Three days more have passed. No sign yet that Georgiana will relent soon or ever. Each day the strain becomes harder to bear. My mind has dwelt upon my last meeting with her, until the truth about it weavers upon my memory like vague, uncertain shadows. She doubted my love for her. What proof was it she demanded? I must stop looking at the red-bird, lying here and there under the trees, and listening to him as he sings above me. My eyes devour him whenever he crosses my path with an uncomprehended fascination that is pain. How gentle he has become, and how, without intending it, I have deepened the perils of his life by the very gentleness that I have brought upon him. Twice already the fate of his species has struck at him, but I have pledged myself to be his friend. This is his happiest season; a few days now, and he will hear the call of his young in the nest.

I shut myself in my workshop in the yard this morning. I did not wish my servants to know. In there I made a bird-trap such as I had often used when a boy. And late this afternoon I went to town and bought a bird-cage. I was afraid the merchant would misjudge me, and explained. He scanned my face silently. To-morrow I will snare the red-bird down behind the pines long enough to impress on his memory a life-long suspicion of every such artifice, and then I will set him free again in his wide world of light. Above all things, I must see to it that he does not wound himself or have the least feather broken.

It is far past midnight now, and I have not slept or wished for slumber.

Constantly since darkness came on I have been watching Georgiana's window for the light of her candle, but there has been no kindly glimmer yet. The only radiance shed upon the gloom outside comes from the heavens. Great cage-shaped white clouds are swung up to the firmament, and within these pale, gentle, imprisoned lightnings flutter feebly to escape, fall back, rise, and try again and again, and fail.

. . . A little after dark this evening I carried the red-bird over to Georgiana. . . .

I have seen her so little of late that I did not know she had been away from home for days. But she expected to-night, or, at furthest, to-morrow morning. I left the bird with the servant at the door, who could hardly believe what he saw. As I passed out of my front gate on my way there, the boy who returns about that time from the pasture for his cows joined me as I hurried along, attracted by the fluttering of the bird in the cage.

"Is it the red-bird? I tried to ketch him once," he said, with entire forgiveness of me, as having served him right, "but I caught something else. I'll never forget that whipping. Oh, but wouldn't I like to have him! Mr. Moss, you wouldn't mind my trying to ketch one of them little bits o' brown fellows, would you, that hops around under them pine-trees? They ain't no account to nobody. Oh my! but wouldn't I like to have him! May I bring my trap some time, and will you help me to ketch one o' them little bits o' brown ones? You can beat me ketchin' 'em!"

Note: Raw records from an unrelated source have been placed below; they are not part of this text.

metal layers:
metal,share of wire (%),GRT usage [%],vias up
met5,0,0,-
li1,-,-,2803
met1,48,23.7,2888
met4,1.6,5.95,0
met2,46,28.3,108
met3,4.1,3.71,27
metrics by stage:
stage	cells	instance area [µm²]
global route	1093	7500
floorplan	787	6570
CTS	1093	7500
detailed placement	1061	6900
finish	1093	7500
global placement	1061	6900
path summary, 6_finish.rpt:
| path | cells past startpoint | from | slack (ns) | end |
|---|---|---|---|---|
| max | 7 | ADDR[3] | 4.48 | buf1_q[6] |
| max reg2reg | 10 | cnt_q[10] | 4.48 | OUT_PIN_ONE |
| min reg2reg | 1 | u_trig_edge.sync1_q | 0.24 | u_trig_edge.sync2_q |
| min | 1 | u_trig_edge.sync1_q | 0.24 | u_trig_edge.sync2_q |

Several times to-night I have gone across and listened under Georgiana's window. The servant must have set the cage in her room, for, as I listened, I am sure I heard the red-bird beating his head and breast against the wires. Awhile ago I went again, and did not hear him. I waited a long time. . . . He may be quieted. . . .

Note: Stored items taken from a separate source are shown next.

File: src/include/dmas_consts.svh
// dma event status block: register offsets, field positions, reset values.
// assumes inclusion by bare name from design files; definitions only.
`ifndef DMAS_CONSTS_SVH
`define DMAS_CONSTS_SVH

// axi4-lite address width and register byte offsets
`define DMAS_ADDR_W 8
`define DMAS_OFS_STATUS 8'h00
`define DMAS_OFS_CLEAR 8'h04
`define DMAS_OFS_ENABLE 8'h08

// channels held here and flag slots per channel
`define DMAS_CH_LO 2
`define DMAS_CH_HI 4
`define DMAS_BITS_PER_CH 4

// field position inside one channel nibble
`define DMAS_FLD_ANY 0
`define DMAS_FLD_DONE 1
`define DMAS_FLD_HALF 2
`define DMAS_FLD_ERR 3

// reset values
`define DMAS_RST_STATUS 32'h0000_0000
`define DMAS_RST_ENABLE 32'h0000_0000
`define DMAS_RST_FLAGS 4'h0

`endif

File: src/include/dmas_pkg.sv
// dma event status block: shared types.
// assumes dmas_consts.svh is on the include path.
package dmas_pkg;

    // one-cycle event strobes of one channel from the dma engine
    typedef struct packed {
        logic error;
        logic half;
        logic done;
    } dmas_evt_s;

    // flags of one channel, bit 0 is the any-event flag
    typedef struct packed {
        logic error;
        logic half;
        logic done;
        logic any;
    } dmas_flags_s;

    // axi4-lite response codes
    typedef enum logic [1:0] {
        DMAS_OKAY = 2'b00,
        DMAS_SLVERR = 2'b10,
        DMAS_DECERR = 2'b11
    } dmas_resp_e;

endpackage

File: src/hdl/dmas_flag_cell.sv
// dma event status block: sticky flags of one channel.
// assumes events and clears come from logic on the same clock.
`include "dmas_consts.svh"

module dmas_flag_cell
    import dmas_pkg::*;
(
    // clock and reset
    input wire logic clk,
    input wire logic sys_rst,
    // events and write-one-to-clear nibble
    input wire dmas_evt_s evt,
    input wire logic [3:0] clr,
    // stored flags
    output dmas_flags_s flags
);

    wire logic [3:0] set_w;
    wire logic [3:0] clr_eff_w;
    wire logic [3:0] flags_nxt;

    // any-event flag follows every event of the channel
    assign set_w = {evt.error, evt.half, evt.done, evt.error | evt.half | evt.done};
    // global clear wipes all four flags together
    assign clr_eff_w = clr | {4{clr[`DMAS_FLD_ANY]}};
    // set after clear so a coinciding event survives
    assign flags_nxt = (flags & ~clr_eff_w) | set_w;

    always_ff @(posedge clk or posedge sys_rst) begin
        if (sys_rst) begin
            flags <= `DMAS_RST_FLAGS;
        end else begin
            flags <= flags_nxt;
        end
    end

endmodule

File: src/hdl/dmas_status_top.sv
// dma event status block: flags of channels 2..4, axi4-lite slave, interrupt.
// assumes event strobes come from the dma engine on clk, one cycle each.
//
// Summary of operation
// - channel 2 half-transfer flag, bit 10, set by hardware, read-only.
// - channel 2 transfer-error flag, bit 11, set by hardware on error.
// - channel 3 any-event flag, bit 12, set on any event, else zero.
// - channel 3 transfer-complete flag, bit 13, set when transfer finishes.
// - channel 3 half flag at bit 14, error flag at bit 15.
// - channel 4 any, done, half, error flags at bits 16 to 19.
// - a flag stays set until software writes one to its clear bit.
// - all event flags are zero after reset.
// - writing one to a channel's global clear bit clears its four flags.
//
// The register offsets and the AXI4-Lite register port were chosen for this implementation.
`include "dmas_consts.svh"

module dmas_status_top
    import dmas_pkg::*;
(
    // clock and reset
    input wire logic clk,
    input wire logic sys_rst,
    // event strobes from the dma engine, one per channel
    input wire dmas_evt_s evt_i [`DMAS_CH_HI:`DMAS_CH_LO],
    // axi4-lite write address
    input wire logic s_axi_awvalid,
    output logic s_axi_awready,
    input wire logic [`DMAS_ADDR_W-1:0] s_axi_awaddr,
    // axi4-lite write data
    input wire logic s_axi_wvalid,
    output logic s_axi_wready,
    input wire logic [31:0] s_axi_wdata,
    input wire logic [3:0] s_axi_wstrb,
    // axi4-lite write response
    output logic s_axi_bvalid,
    input wire logic s_axi_bready,
    output logic [1:0] s_axi_bresp,
    // axi4-lite read address
    input wire logic s_axi_arvalid,
    output logic s_axi_arready,
    input wire logic [`DMAS_ADDR_W-1:0] s_axi_araddr,
    // axi4-lite read data
    output logic s_axi_rvalid,
    input wire logic s_axi_rready,
    output logic [31:0] s_axi_rdata,
    output logic [1:0] s_axi_rresp,
    // interrupt
    output logic irq
);

    ////////////////////////////////////////////////////////////////////////////
    // bit positions used by the checks below

    localparam int B_CH2_HALF = 2 * `DMAS_BITS_PER_CH + `DMAS_FLD_HALF;
    localparam int B_CH2_ERR = 2 * `DMAS_BITS_PER_CH + `DMAS_FLD_ERR;
    localparam int B_CH3_ANY = 3 * `DMAS_BITS_PER_CH + `DMAS_FLD_ANY;
    localparam int B_CH3_DONE = 3 * `DMAS_BITS_PER_CH + `DMAS_FLD_DONE;
    localparam int B_CH3_HALF = 3 * `DMAS_BITS_PER_CH + `DMAS_FLD_HALF;
    localparam int B_CH3_ERR = 3 * `DMAS_BITS_PER_CH + `DMAS_FLD_ERR;
    localparam int B_CH4_ANY = 4 * `DMAS_BITS_PER_CH + `DMAS_FLD_ANY;
    localparam int B_CH4_ERR = 4 * `DMAS_BITS_PER_CH + `DMAS_FLD_ERR;
    localparam int B_CH2_ANY = 2 * `DMAS_BITS_PER_CH + `DMAS_FLD_ANY;
    localparam int B_CH4_DONE = 4 * `DMAS_BITS_PER_CH + `DMAS_FLD_DONE;
    localparam int B_CH4_HALF = 4 * `DMAS_BITS_PER_CH + `DMAS_FLD_HALF;

    ////////////////////////////////////////////////////////////////////////////
    // write channel state

    logic aw_full_r;
    logic w_full_r;
    logic [`DMAS_ADDR_W-1:0] awaddr_r;
    logic [31:0] wdata_r;
    logic [3:0] wstrb_r;
    logic [31:0] en_r;

    wire logic aw_take;
    wire logic w_take;
    wire logic do_wr;
    wire logic aw_full_nxt;
    wire logic w_full_nxt;
    wire logic bvalid_nxt;
    wire logic [31:0] strb_mask;
    wire logic [31:0] wr_bits;
    wire logic wr_status;
    wire logic wr_clear;
    wire logic wr_enable;
    wire logic [31:0] clr_vec;
    wire logic [31:0] en_nxt;
    wire dmas_resp_e bresp_nxt;

    assign aw_take = s_axi_awvalid & s_axi_awready;
    assign w_take = s_axi_wvalid & s_axi_wready;
    // both halves held and no response pending
    assign do_wr = aw_full_r & w_full_r & ~s_axi_bvalid;
    assign aw_full_nxt = aw_full_r ? ~do_wr : aw_take;
    assign w_full_nxt = w_full_r ? ~do_wr : w_take;
    assign bvalid_nxt = do_wr | (s_axi_bvalid & ~s_axi_bready);

    assign strb_mask = {{8{wstrb_r[3]}}, {8{wstrb_r[2]}}, {8{wstrb_r[1]}}, {8{wstrb_r[0]}}};
    assign wr_bits = wdata_r & strb_mask;

    assign wr_status = {awaddr_r[`DMAS_ADDR_W-1:2], 2'b00} == `DMAS_OFS_STATUS;
    assign wr_clear = {awaddr_r[`DMAS_ADDR_W-1:2], 2'b00} == `DMAS_OFS_CLEAR;
    assign wr_enable = {awaddr_r[`DMAS_ADDR_W-1:2], 2'b00} == `DMAS_OFS_ENABLE;

    // clear word is a one-cycle pulse, zero bits have no effect
    assign clr_vec = (do_wr & wr_clear) ? wr_bits : 32'h0000_0000;
    assign en_nxt = (do_wr & wr_enable) ? ((en_r & ~strb_mask) | wr_bits) : en_r;
    // status is read-only: write accepted with okay, contents dropped
    assign bresp_nxt = (wr_status | wr_clear | wr_enable) ? DMAS_OKAY : DMAS_DECERR;

    always_ff @(posedge clk or posedge sys_rst) begin
        if (sys_rst) begin
            aw_full_r <= 1'b0;
            w_full_r <= 1'b0;
            s_axi_awready <= 1'b0;
            s_axi_wready <= 1'b0;
            s_axi_bvalid <= 1'b0;
            s_axi_bresp <= DMAS_OKAY;
        end else begin
            aw_full_r <= aw_full_nxt;
            w_full_r <= w_full_nxt;
            s_axi_awready <= ~aw_full_nxt & ~bvalid_nxt;
            s_axi_wready <= ~w_full_nxt & ~bvalid_nxt;
            s_axi_bvalid <= bvalid_nxt;
            if (do_wr) begin
                s_axi_bresp <= bresp_nxt;
            end
        end
    end

    always_ff @(posedge clk or posedge sys_rst) begin
        if (sys_rst) begin
            awaddr_r <= '0;
            wdata_r <= 32'h0000_0000;
            wstrb_r <= 4'h0;
            en_r <= `DMAS_RST_ENABLE;
        end else begin
            if (aw_take) begin
                awaddr_r <= s_axi_awaddr;
            end
            if (w_take) begin
                wdata_r <= s_axi_wdata;
                wstrb_r <= s_axi_wstrb;
            end
            en_r <= en_nxt;
        end
    end

    ////////////////////////////////////////////////////////////////////////////
    // per-channel flags

    dmas_flags_s flags_w [`DMAS_CH_HI:`DMAS_CH_LO];
    wire logic [31:0] status_w;

    // bits of channels outside this block read as zero
    assign status_w[`DMAS_CH_LO*`DMAS_BITS_PER_CH-1:0] = '0;
    assign status_w[31:(`DMAS_CH_HI+1)*`DMAS_BITS_PER_CH] = '0;

    genvar ch;
    generate
        for (ch = `DMAS_CH_LO; ch <= `DMAS_CH_HI; ch++) begin : g_ch
            dmas_flag_cell u_cell (
                .clk(clk),
                .sys_rst(sys_rst),
                .evt(evt_i[ch]),
                .clr(clr_vec[ch*`DMAS_BITS_PER_CH +: `DMAS_BITS_PER_CH]),
                .flags(flags_w[ch])
            );
            assign status_w[ch*`DMAS_BITS_PER_CH +: `DMAS_BITS_PER_CH] = flags_w[ch];
        end
    endgenerate

    ////////////////////////////////////////////////////////////////////////////
    // read channel

    wire logic ar_take;
    wire logic rvalid_nxt;
    wire logic [`DMAS_ADDR_W-1:0] rd_word;
    wire logic [31:0] rd_data;
    wire dmas_resp_e rd_resp;

    assign ar_take = s_axi_arvalid & s_axi_arready;
    assign rvalid_nxt = ar_take | (s_axi_rvalid & ~s_axi_rready);
    assign rd_word = {s_axi_araddr[`DMAS_ADDR_W-1:2], 2'b00};
    // clear register is write-only and reads as zero
    assign rd_data = (rd_word == `DMAS_OFS_STATUS) ? status_w :
                     (rd_word == `DMAS_OFS_ENABLE) ? en_r : 32'h0000_0000;
    assign rd_resp = (rd_word == `DMAS_OFS_STATUS || rd_word == `DMAS_OFS_CLEAR ||
                      rd_word == `DMAS_OFS_ENABLE) ? DMAS_OKAY : DMAS_DECERR;

    always_ff @(posedge clk or posedge sys_rst) begin
        if (sys_rst) begin
            s_axi_arready <= 1'b0;
            s_axi_rvalid <= 1'b0;
            s_axi_rdata <= 32'h0000_0000;
            s_axi_rresp <= DMAS_OKAY;
        end else begin
            s_axi_arready <= ~rvalid_nxt;
            s_axi_rvalid <= rvalid_nxt;
            if (ar_take) begin
                s_axi_rdata <= rd_data;
                s_axi_rresp <= rd_resp;
            end
        end
    end

    ////////////////////////////////////////////////////////////////////////////
    // interrupt: registered, so it trails the flag by one cycle

    always_ff @(posedge clk or posedge sys_rst) begin
        if (sys_rst) begin
            irq <= 1'b0;
        end else begin
            irq <= |(status_w & en_r);
        end
    end

    ////////////////////////////////////////////////////////////////////////////
    // checks

    wire logic ch3_ev;
    wire logic [31:0] ev_vec;
    wire logic [31:0] clr_span;

    assign ch3_ev = evt_i[3].done | evt_i[3].half | evt_i[3].error;
    assign ev_vec = {12'h000,
                     evt_i[4].error, evt_i[4].half, evt_i[4].done,
                     evt_i[4].done | evt_i[4].half | evt_i[4].error,
                     evt_i[3].error, evt_i[3].half, evt_i[3].done, ch3_ev,
                     evt_i[2].error, evt_i[2].half, evt_i[2].done,
                     evt_i[2].done | evt_i[2].half | evt_i[2].error,
                     8'h00};
    // a global clear bit reaches all four flags of its channel
    assign clr_span = clr_vec | {12'h000, {4{clr_vec[B_CH4_ANY]}}, {4{clr_vec[B_CH3_ANY]}},
                                 {4{clr_vec[B_CH2_ANY]}}, 8'h00};
endmodule

File: config.mk
export PLATFORM = sky130hd
export DESIGN_NAME = dmas_status_top
export DESIGN_NICKNAME = d
export VERILOG_FILES = /design/src/include/dmas_pkg.sv /design/src/hdl/dmas_flag_cell.sv /design/src/hdl/dmas_status_top.sv
export VERILOG_INCLUDE_DIRS = /design/src /design/src/include
export SDC_FILE = /design/constraint.sdc
export NUM_CORES = 1
export LEC_CHECK = 0
export BUFFER_PORTS_ARGS = -buffer_cell sky130_fd_sc_hd__buf_4
export CAP_MARGIN = 30
export CORE_MARGIN = 2
export CORE_UTILIZATION = 28
export CTS_CLUSTER_SIZE = 30
export DETAILED_ROUTE_END_ITERATION = 16
export GPL_TIMING_DRIVEN = 1
export MAX_ROUTING_LAYER = met4
export RECOVER_POWER = 25
export SLEW_MARGIN = 20
export SYNTH_ARGS = -nofsm -noshare
export SYNTH_HDL_FRONTEND = slang
export SYNTH_SLANG_ARGS = --single-unit
File: constraint.sdc
create_clock -name clk -period 5.2 [get_ports clk]
set_clock_uncertainty 0.2 [all_clocks]
set_input_delay 1.04 -clock clk [delete_from_list [all_inputs] [get_ports clk]]
set_output_delay 1.04 -clock clk [all_outputs]
set_load 0.02 [all_outputs]
==> results.json <==
{
  "clockRootBuffer": "clkbuf_16",
  "antenna_found_initial": 0,
  "min_period_over_period_pct": 57.1,
  "place_area_um2": 6050,
  "synth_nets": 425,
  "final_nets": 536,
  "max-vdd-ir-drop_mv": 0.238,
  "row_count": 49,
  "violations": "capacitance limit, slew limit",
  "start_util_pct": 28.3,
  "finalWorstPathRequiredPeriod_ns": 2.97,
  "path_class": "primary input to async pin",
  "clkTransAtPathRegs_ns": 0.06,
  "reg2reg_from": "awaddr_r[6]$_DFFE_PP0P_",
  "leakage_nw": 3.14,
  "path_buf_inv": 3,
  "finalHoldViolations": 0,
  "crit_chain": "clkbuf_4 > clkinvlp_2 > buf_4",
  "overflow": 0,
  "avgSynthCellArea_um2": 14.1,
  "cp.required_ns": 5.53,
  "grt_max_degree": 60,
  "postLayoutCellArea_um2": 6630,
  "cts_tree": "done",
  "die-width_um": 138,
  "route.detailed.drc": 0,
  "synth_seq_cells": 128,
  "rsz0062_at_grt": "false",
  "portBuffers": 105,
  "critPathMaxFanout": 59,
  "first_pass_iters": 4,
  "clkSinkCount": 128,
  "dpl.hpwl_mm": 7.83,
  "tns_ns": 0,
  "end_kind": "async pin",
  "diodes": 0,
  "vias": 3160,
  "syn_inst": 357,
  "drive_gt1_share_pct": 49.6,
  "p_per_area_nw_per_um2": 495,
  "max_stage_delay_ns": 1.48,
  "die_h_um": 138,
  "synth-seq-area-share_pct": 63.6,
  "min_path_cells": 2,
  "min_to": "s_axi_rdata[13]$_DFFE_PP0P_",
  "area_growth_pct": 31.5,
  "postCtsResizedCells": 0,
  "fmax_mhz": 337,
  "routed_via_density": 4.46,
  "arrival_ns": 3.30,
  "cts_buffer_depth": 2,
  "slew_violations": 60,
  "cts_hold_buf": 0,
  "synth_area_um2": 5040,
  "reg2reg_depth": 4,
  "ys_warn_count": 0,
  "numCtsBuffers": 17,
  "post_drt_wl_per_cell_um": 15.5,
  "clk_latency_ns": 0.41,
  "grt_pass1_vias": 3460,
  "post_cts_buffers": 0,
  "grt_pass1_wl_mm": 18.1,
  "r2r_setup_slack_ns": 2.72,
  "cp.depth": 3,
  "dieArea_um2": 19100,
  "cts_max_level": 4,
  "drtAntennaViolNets": 0,
  "place.gp.congestion": 0.750,
  "worstHoldStart": "s_axi_rdata[13]$_DFFE_PP0P_",
  "grt_usage_pct": 12.4,
  "tightest_slew_ns": 2.62,
  "drtIter0Drc": 114,
  "slew-limit-headroom_pct": -75.3,
  "max_cap_violations": 1,
  "crit_family": "buffers and inverters",
  "core_area_um2": 17800,
  "cpMaxStageDelayCell": "clkinvlp_2",
  "hold_path_class": "flip-flop to flip-flop",
  "ios": 110,
  "yosysUniqueCellTypes": 31,
  "startpoint_type": "primary input",
  "finalSetupViolCount": 0,
  "wl_mm": 11.0,
  "hold_slack_ns": 0.285,
  "status": "finished with violations"
}
[placed cells by master (no fill, tap or decap), types with 2 or more instances in the layout]
| cell type | instances |
|---|---|
| dfrtp_1 | 128 |
| buf_4 | 105 |
| mux2_2 | 74 |
| o21ai_0 | 26 |
| nand2_1 | 20 |
| a22o_2 | 20 |
| clkbuf_16 | 17 |
| nor2_1 | 12 |
| mux2i_1 | 12 |
| nand2b_1 | 9 |
| inv_1 | 6 |
| nor2b_1 | 5 |
| clkinvlp_4 | 4 |
| a21oi_1 | 3 |
| nor3_1 | 3 |
| a22o_1 | 3 |
| a221oi_1 | 3 |
| and3_1 | 3 |
| clkinv_4 | 3 |
| bufinv_16 | 3 |
| nand4_1 | 2 |
| clkbuf_1 | 2 |
| clkinv_2 | 2 |
| clkbuf_4 | 2 |
[worst min-delay path, stage by stage, from the launching register on]
cell and delay, ns:
dfrtp_1 0.34, nand2_1 0.05, o21ai_0 0.06
[how the worst max path moves through the flow]
| stage | endpoint | slack, ns | startpoint |
|---|---|---|---|
| 6_report | async pin | 2.23 | sys_rst |
| 5_1_grt | wdata_r[24]$_DFFE_PP0P_ | 1.73 | sys_rst |
| 4_1_cts | s_axi_rdata[27]$_DFFE_PP0P_ | 2.55 | s_axi_araddr[7] |
| 3_5_place_dp | s_axi_rdata[27]$_DFFE_PP0P_ | 2.11 | s_axi_araddr[7] |
| 3_3_place_gp | s_axi_rdata[27]$_DFFE_PP0P_ | 2.13 | s_axi_araddr[7] |
| 2_1_floorplan | async pin | 0.55 | sys_rst |
[routing by layer]
layer	vias to the layer above	track usage (%)	share of wire, %
li1	1493	-	-
met1	1579	14.7	44
met2	77	20.4	50
met3	11	3.91	4.5
met4	0	3.60	1.1
met5	-	-	0
[kinds of logic (layout without fill, tap and decap cells)]
family          after synthesis  in the layout  share of synthesized area (%)
flops                       128            128                           63.6
mux                          86             86                           18.9
simple gates                 63             63                           6.68
compound gates               56             56                           8.02
buf+inv                      24            147                           2.81
[per-stage QoR]
stage,worst slack [ns],total power [W],util [%],cells
floorplan,0.547,0.00189,-,357
global placement,2.13,0.00208,33.9,677
detailed placement,2.11,0.00212,34.0,678
CTS,2.55,0.00334,37.3,709
global route,1.73,0.00347,37.3,709
finish,2.23,0.00328,37.3,709
[synthesized netlist by cell type]
cell / instances / area share, %
and3_1: 3 / 0.37
buf_4: 7 / 1.0
nor2_1: 12 / 0.89
nand4_1: 2 / 0.25
a21oi_1: 3 / 0.30
nor2_4: 1 / 0.22
nand3_2: 1 / 0.20
inv_1: 7 / 0.52
and3b_1: 1 / 0.17
or2_2: 1 / 0.12
a22o_1: 3 / 0.52
mux2_2: 74 / 17
buf_2: 1 / 0.099
dfrtp_1: 128 / 64
or3_4: 1 / 0.22
nor3_1: 3 / 0.30
mux2i_1: 12 / 2.4
nand2_1: 20 / 1.5
and2_1: 1 / 0.12
a221oi_1: 3 / 0.52
o21ai_0: 26 / 2.6
clkbuf_2: 1 / 0.099
or4_4: 1 / 0.22
nor4_2: 1 / 0.25
clkbuf_1: 5 / 0.37
nand3_1: 1 / 0.099
nand2b_1: 9 / 1.1
a31oi_1: 1 / 0.12
a22o_2: 20 / 4.0
buf_6: 3 / 0.67
nor2b_1: 5 / 0.62
[cell type report]
class	count	area (µm²)
Tap cell	229	287
Clock inverter	13	165
Clock buffer	18	429
Inverter	7	27.5
Sequential cell	128	3200
Fill cell	1709	11200
Timing Repair Buffer	109	827
Multi-Input combinational cell	205	1690
[where the power goes]
group          switching, W  internal, W
Combinational      0.000260     0.000362
Sequential         0.000180      0.00128
Clock              0.000446     0.000752
Note: power is estimated with default switching activity, not from simulation.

Ah, if any one had said to me that I would ever do what I have done, with what full, deep joy could I have throttled the lie in his throat! I put the trap under one of the trees where I have been used to feed him. When it fell he was not greatly frightened. He clutched the side of it, and looked out at me. My own mind supplied his words: "Help! I'm caught! Take me out! You promised!" When I transferred him to the cage, for a moment his confidence lasted still. He mounted the perch, shook his plumage, and spoke out bravely and cheerily. Then all at once came on the terror.

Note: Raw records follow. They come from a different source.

--- src/core/watch_params.svh ---
`ifndef WATCH_PARAMS_SVH
`define WATCH_PARAMS_SVH
// coprocessor register numbers of the pair and configuration
`define WATCH_ADDR_REGNUM    5'h12
`define WATCH_QUAL_REGNUM    5'h13
`define CONFIG_ONE_REGNUM    5'h10
`define CONFIG_ONE_SEL       3'h1
// match address layout
`define WLO_FETCH_BIT        2
`define WLO_LOAD_BIT         1
`define WLO_STORE_BIT        0
`define WLO_ADDR_LSB         3
// qualifier layout
`define WHI_CHAIN_BIT        31
`define WHI_GLOBAL_BIT       30
`define WHI_ADDRESS_SPACE_ID_MSB         23
`define WHI_ADDRESS_SPACE_ID_LSB         16
`define WHI_MASK_MSB         11
`define WHI_MASK_LSB         3
// configuration one watch-present bit
`define CFG1_WATCH_BIT       3
// enable reset value
`define WLO_ENABLE_RESET     3'h0
`endif

--- src/core/watch_pkg.sv ---
package watch_pkg;
   // one reference issued by the pipeline
   typedef struct packed {
      logic        valid;
      logic        fetch;
      logic        load;
      logic        store;
      logic [63:0] match_virtual_address;
   } watch_ref_t;
   // coprocessor move request
   typedef struct packed {
      logic        write;
      logic        read;
      logic [4:0]  regNum;
      logic [2:0]  sel;
      logic [63:0] wdata;
   } cop_move_t;
   // per-pair status flags
   typedef struct packed {
      logic fetchHit;
      logic loadHit;
      logic storeHit;
   } watch_hit_t;
   typedef enum logic [1:0] {ST_IDLE, ST_DEFER, ST_RAISE} watch_state_t;
endpackage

The dawn came on this morning with its old splendor. The birds in my yard, as of old, poured forth their songs. But those loud, long, clear, melodious, deep-hearted, passionate, best-loved notes! As the chorus swelled from shadowy shrubs and vines to the sparking tree-tops I listened for some sound from Georgiana's room, but over there I saw only the soft, slow flapping of the white curtains like signals of distress.